— What you are asked to do —
From the records below, extract only the lines running from the line with "die | 200 um |" to the line with "netlist | dfrtp_1 |", both lines included, reproducing them exactly.

-------- Data --------

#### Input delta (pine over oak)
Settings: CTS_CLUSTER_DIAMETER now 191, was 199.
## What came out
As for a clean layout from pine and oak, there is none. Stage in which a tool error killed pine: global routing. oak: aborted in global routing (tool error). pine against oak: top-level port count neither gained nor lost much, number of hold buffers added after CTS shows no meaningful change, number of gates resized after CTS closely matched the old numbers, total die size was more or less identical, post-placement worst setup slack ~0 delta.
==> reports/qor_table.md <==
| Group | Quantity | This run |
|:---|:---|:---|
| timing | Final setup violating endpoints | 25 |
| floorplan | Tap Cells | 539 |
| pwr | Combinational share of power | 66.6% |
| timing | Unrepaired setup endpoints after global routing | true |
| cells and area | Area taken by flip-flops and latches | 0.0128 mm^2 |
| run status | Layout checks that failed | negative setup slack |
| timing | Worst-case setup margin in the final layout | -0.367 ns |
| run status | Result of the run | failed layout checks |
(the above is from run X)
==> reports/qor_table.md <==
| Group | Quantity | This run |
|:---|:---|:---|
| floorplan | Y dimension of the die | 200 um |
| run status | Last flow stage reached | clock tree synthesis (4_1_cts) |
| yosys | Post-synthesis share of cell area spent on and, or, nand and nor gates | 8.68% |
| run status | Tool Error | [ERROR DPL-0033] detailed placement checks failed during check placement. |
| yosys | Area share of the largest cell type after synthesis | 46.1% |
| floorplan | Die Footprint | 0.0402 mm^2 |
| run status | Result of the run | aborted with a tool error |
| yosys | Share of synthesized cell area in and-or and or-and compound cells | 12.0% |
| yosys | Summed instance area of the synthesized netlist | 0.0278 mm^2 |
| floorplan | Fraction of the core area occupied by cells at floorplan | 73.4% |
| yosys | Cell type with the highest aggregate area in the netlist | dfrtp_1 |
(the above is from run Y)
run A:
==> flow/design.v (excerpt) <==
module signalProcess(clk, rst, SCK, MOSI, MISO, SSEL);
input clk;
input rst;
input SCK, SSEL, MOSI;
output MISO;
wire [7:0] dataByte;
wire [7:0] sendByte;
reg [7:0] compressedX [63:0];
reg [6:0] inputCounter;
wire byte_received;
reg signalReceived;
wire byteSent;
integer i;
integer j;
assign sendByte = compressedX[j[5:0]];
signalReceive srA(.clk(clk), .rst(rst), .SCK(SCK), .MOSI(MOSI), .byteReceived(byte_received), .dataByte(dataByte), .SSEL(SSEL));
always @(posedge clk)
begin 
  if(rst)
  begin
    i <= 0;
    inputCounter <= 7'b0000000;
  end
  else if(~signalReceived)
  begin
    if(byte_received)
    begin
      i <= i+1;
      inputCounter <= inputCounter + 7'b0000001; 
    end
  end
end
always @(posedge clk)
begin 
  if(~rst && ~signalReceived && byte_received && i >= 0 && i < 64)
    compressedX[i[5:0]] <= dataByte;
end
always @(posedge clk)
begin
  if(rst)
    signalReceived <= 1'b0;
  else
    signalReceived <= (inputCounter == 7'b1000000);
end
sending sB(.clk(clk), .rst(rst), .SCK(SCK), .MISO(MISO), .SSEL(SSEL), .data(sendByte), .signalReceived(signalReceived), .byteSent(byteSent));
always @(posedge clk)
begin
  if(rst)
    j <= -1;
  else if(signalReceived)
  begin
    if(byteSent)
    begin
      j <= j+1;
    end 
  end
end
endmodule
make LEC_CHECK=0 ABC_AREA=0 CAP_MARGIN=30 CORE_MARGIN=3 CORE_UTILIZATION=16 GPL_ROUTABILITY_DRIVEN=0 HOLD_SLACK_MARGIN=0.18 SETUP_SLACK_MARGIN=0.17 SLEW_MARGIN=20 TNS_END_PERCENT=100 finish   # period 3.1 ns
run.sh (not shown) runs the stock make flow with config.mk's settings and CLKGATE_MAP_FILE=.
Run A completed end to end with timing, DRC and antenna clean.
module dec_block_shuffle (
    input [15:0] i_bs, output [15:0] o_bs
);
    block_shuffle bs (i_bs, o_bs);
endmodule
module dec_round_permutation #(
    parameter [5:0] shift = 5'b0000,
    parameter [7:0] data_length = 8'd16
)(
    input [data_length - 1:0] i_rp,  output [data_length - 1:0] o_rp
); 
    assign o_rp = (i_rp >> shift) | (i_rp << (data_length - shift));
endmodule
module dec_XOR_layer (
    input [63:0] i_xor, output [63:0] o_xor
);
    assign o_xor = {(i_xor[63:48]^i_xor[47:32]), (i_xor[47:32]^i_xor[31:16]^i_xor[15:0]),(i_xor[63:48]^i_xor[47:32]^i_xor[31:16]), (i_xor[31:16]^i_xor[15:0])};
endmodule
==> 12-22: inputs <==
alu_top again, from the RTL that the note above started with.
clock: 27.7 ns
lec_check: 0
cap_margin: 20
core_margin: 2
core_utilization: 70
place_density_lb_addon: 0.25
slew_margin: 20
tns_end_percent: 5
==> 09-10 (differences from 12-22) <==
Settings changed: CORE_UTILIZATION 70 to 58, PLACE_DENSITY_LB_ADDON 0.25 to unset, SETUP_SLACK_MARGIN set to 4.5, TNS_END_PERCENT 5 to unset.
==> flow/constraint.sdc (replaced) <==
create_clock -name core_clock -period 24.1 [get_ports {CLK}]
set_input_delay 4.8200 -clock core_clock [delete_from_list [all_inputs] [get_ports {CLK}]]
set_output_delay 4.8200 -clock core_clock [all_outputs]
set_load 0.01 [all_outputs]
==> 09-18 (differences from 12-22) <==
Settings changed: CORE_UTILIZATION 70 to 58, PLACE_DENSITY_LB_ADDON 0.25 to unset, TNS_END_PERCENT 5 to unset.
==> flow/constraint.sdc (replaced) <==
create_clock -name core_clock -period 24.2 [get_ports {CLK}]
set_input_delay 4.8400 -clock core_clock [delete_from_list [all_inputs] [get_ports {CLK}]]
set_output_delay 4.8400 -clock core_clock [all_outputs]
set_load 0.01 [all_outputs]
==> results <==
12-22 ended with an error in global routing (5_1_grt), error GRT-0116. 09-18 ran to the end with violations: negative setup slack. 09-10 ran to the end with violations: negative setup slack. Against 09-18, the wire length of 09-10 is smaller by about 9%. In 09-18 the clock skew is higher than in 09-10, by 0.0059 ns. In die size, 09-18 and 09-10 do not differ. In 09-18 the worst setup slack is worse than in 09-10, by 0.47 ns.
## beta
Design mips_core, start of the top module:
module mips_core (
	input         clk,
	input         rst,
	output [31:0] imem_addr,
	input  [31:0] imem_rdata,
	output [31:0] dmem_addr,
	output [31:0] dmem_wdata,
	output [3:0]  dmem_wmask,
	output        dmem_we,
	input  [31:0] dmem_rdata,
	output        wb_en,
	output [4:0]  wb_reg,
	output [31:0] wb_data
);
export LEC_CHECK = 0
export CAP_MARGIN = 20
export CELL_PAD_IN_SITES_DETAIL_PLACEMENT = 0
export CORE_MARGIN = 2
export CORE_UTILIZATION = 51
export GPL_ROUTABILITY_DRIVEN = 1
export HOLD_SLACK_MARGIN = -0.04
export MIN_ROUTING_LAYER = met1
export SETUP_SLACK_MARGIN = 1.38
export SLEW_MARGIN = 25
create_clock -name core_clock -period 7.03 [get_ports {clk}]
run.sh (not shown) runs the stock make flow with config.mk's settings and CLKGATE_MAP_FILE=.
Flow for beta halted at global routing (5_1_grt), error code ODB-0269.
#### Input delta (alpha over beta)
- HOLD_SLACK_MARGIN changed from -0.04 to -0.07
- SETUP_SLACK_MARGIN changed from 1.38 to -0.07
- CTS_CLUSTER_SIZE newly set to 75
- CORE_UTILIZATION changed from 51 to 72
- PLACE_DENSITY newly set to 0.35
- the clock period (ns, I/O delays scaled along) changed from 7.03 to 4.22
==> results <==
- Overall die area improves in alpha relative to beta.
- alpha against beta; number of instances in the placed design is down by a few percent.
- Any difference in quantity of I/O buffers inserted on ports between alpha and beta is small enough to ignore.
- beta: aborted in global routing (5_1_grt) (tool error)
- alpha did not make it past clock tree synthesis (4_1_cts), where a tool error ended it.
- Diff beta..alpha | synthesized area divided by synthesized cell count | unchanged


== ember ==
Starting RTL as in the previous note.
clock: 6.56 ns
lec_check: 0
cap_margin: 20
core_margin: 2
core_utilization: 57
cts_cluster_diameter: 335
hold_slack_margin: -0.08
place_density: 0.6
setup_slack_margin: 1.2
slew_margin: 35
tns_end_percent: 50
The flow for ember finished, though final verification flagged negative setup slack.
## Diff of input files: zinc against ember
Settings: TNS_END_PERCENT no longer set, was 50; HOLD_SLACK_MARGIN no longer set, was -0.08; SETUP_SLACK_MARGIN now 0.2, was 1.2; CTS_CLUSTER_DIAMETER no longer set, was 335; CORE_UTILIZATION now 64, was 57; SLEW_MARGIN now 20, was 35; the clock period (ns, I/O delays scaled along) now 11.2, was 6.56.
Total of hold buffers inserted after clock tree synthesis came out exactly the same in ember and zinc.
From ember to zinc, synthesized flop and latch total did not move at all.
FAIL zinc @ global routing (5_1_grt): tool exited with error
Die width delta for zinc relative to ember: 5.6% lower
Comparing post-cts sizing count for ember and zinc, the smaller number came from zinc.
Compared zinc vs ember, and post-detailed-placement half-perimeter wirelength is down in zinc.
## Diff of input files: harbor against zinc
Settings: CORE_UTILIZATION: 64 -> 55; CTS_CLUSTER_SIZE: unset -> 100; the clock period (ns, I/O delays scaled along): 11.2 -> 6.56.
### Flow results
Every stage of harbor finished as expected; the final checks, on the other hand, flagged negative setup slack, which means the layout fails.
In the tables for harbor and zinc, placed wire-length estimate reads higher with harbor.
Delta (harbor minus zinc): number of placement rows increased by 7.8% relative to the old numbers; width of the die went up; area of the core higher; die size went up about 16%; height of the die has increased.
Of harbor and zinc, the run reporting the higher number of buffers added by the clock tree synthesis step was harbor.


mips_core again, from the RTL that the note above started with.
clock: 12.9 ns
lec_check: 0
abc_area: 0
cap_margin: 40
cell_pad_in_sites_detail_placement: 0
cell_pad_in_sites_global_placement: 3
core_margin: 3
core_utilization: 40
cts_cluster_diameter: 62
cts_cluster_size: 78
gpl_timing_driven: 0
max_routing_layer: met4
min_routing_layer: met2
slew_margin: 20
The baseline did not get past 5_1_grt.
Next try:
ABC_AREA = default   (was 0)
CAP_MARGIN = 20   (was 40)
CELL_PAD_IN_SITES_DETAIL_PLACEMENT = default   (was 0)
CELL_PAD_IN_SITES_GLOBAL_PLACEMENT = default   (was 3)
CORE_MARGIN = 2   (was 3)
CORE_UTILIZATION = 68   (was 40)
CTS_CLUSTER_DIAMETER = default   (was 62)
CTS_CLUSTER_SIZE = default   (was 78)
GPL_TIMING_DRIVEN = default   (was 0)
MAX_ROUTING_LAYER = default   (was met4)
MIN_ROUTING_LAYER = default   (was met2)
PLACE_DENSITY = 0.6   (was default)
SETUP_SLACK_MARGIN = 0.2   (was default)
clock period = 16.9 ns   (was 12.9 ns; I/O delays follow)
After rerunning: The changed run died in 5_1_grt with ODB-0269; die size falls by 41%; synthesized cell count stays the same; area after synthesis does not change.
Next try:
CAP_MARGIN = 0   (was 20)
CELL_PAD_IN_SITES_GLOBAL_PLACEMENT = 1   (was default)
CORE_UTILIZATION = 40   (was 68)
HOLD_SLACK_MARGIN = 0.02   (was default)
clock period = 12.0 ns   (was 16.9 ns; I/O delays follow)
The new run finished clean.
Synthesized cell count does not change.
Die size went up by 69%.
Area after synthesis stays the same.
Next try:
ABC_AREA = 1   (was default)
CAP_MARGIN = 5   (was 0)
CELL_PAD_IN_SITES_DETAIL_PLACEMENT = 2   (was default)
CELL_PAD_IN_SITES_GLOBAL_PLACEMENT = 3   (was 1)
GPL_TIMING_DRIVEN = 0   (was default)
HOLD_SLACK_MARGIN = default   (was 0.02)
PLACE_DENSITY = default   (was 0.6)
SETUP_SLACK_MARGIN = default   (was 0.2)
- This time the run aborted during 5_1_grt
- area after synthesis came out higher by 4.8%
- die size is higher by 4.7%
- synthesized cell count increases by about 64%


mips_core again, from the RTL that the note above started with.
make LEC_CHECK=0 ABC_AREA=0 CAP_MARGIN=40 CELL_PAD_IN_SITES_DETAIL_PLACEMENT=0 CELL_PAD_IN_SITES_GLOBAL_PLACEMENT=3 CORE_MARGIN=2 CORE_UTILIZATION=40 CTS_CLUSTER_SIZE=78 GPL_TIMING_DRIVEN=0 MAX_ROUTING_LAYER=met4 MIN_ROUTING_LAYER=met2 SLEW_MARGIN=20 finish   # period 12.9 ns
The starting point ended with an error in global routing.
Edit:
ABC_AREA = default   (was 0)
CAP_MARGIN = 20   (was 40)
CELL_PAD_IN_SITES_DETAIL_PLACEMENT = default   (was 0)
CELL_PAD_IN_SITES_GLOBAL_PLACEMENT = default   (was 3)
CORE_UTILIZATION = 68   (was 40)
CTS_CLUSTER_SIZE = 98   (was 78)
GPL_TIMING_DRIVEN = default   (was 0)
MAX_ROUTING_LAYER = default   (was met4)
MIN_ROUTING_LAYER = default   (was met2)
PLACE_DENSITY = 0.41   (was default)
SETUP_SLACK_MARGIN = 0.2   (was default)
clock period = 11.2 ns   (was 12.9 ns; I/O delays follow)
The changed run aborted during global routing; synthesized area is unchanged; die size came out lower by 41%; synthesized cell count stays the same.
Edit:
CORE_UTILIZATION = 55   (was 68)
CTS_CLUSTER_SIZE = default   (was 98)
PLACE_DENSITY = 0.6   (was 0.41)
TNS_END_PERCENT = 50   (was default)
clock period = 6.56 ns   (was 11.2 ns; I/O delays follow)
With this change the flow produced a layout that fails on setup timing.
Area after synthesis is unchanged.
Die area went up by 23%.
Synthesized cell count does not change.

--------

— Solution to the exercise —
| floorplan | Y dimension of the die | 200 um |
| run status | Last flow stage reached | clock tree synthesis (4_1_cts) |
| yosys | Post-synthesis share of cell area spent on and, or, nand and nor gates | 8.68% |
| run status | Tool Error | [ERROR DPL-0033] detailed placement checks failed during check placement. |
| yosys | Area share of the largest cell type after synthesis | 46.1% |
| floorplan | Die Footprint | 0.0402 mm^2 |
| run status | Result of the run | aborted with a tool error |
| yosys | Share of synthesized cell area in and-or and or-and compound cells | 12.0% |
| yosys | Summed instance area of the synthesized netlist | 0.0278 mm^2 |
| floorplan | Fraction of the core area occupied by cells at floorplan | 73.4% |
| yosys | Cell type with the highest aggregate area in the netlist | dfrtp_1 |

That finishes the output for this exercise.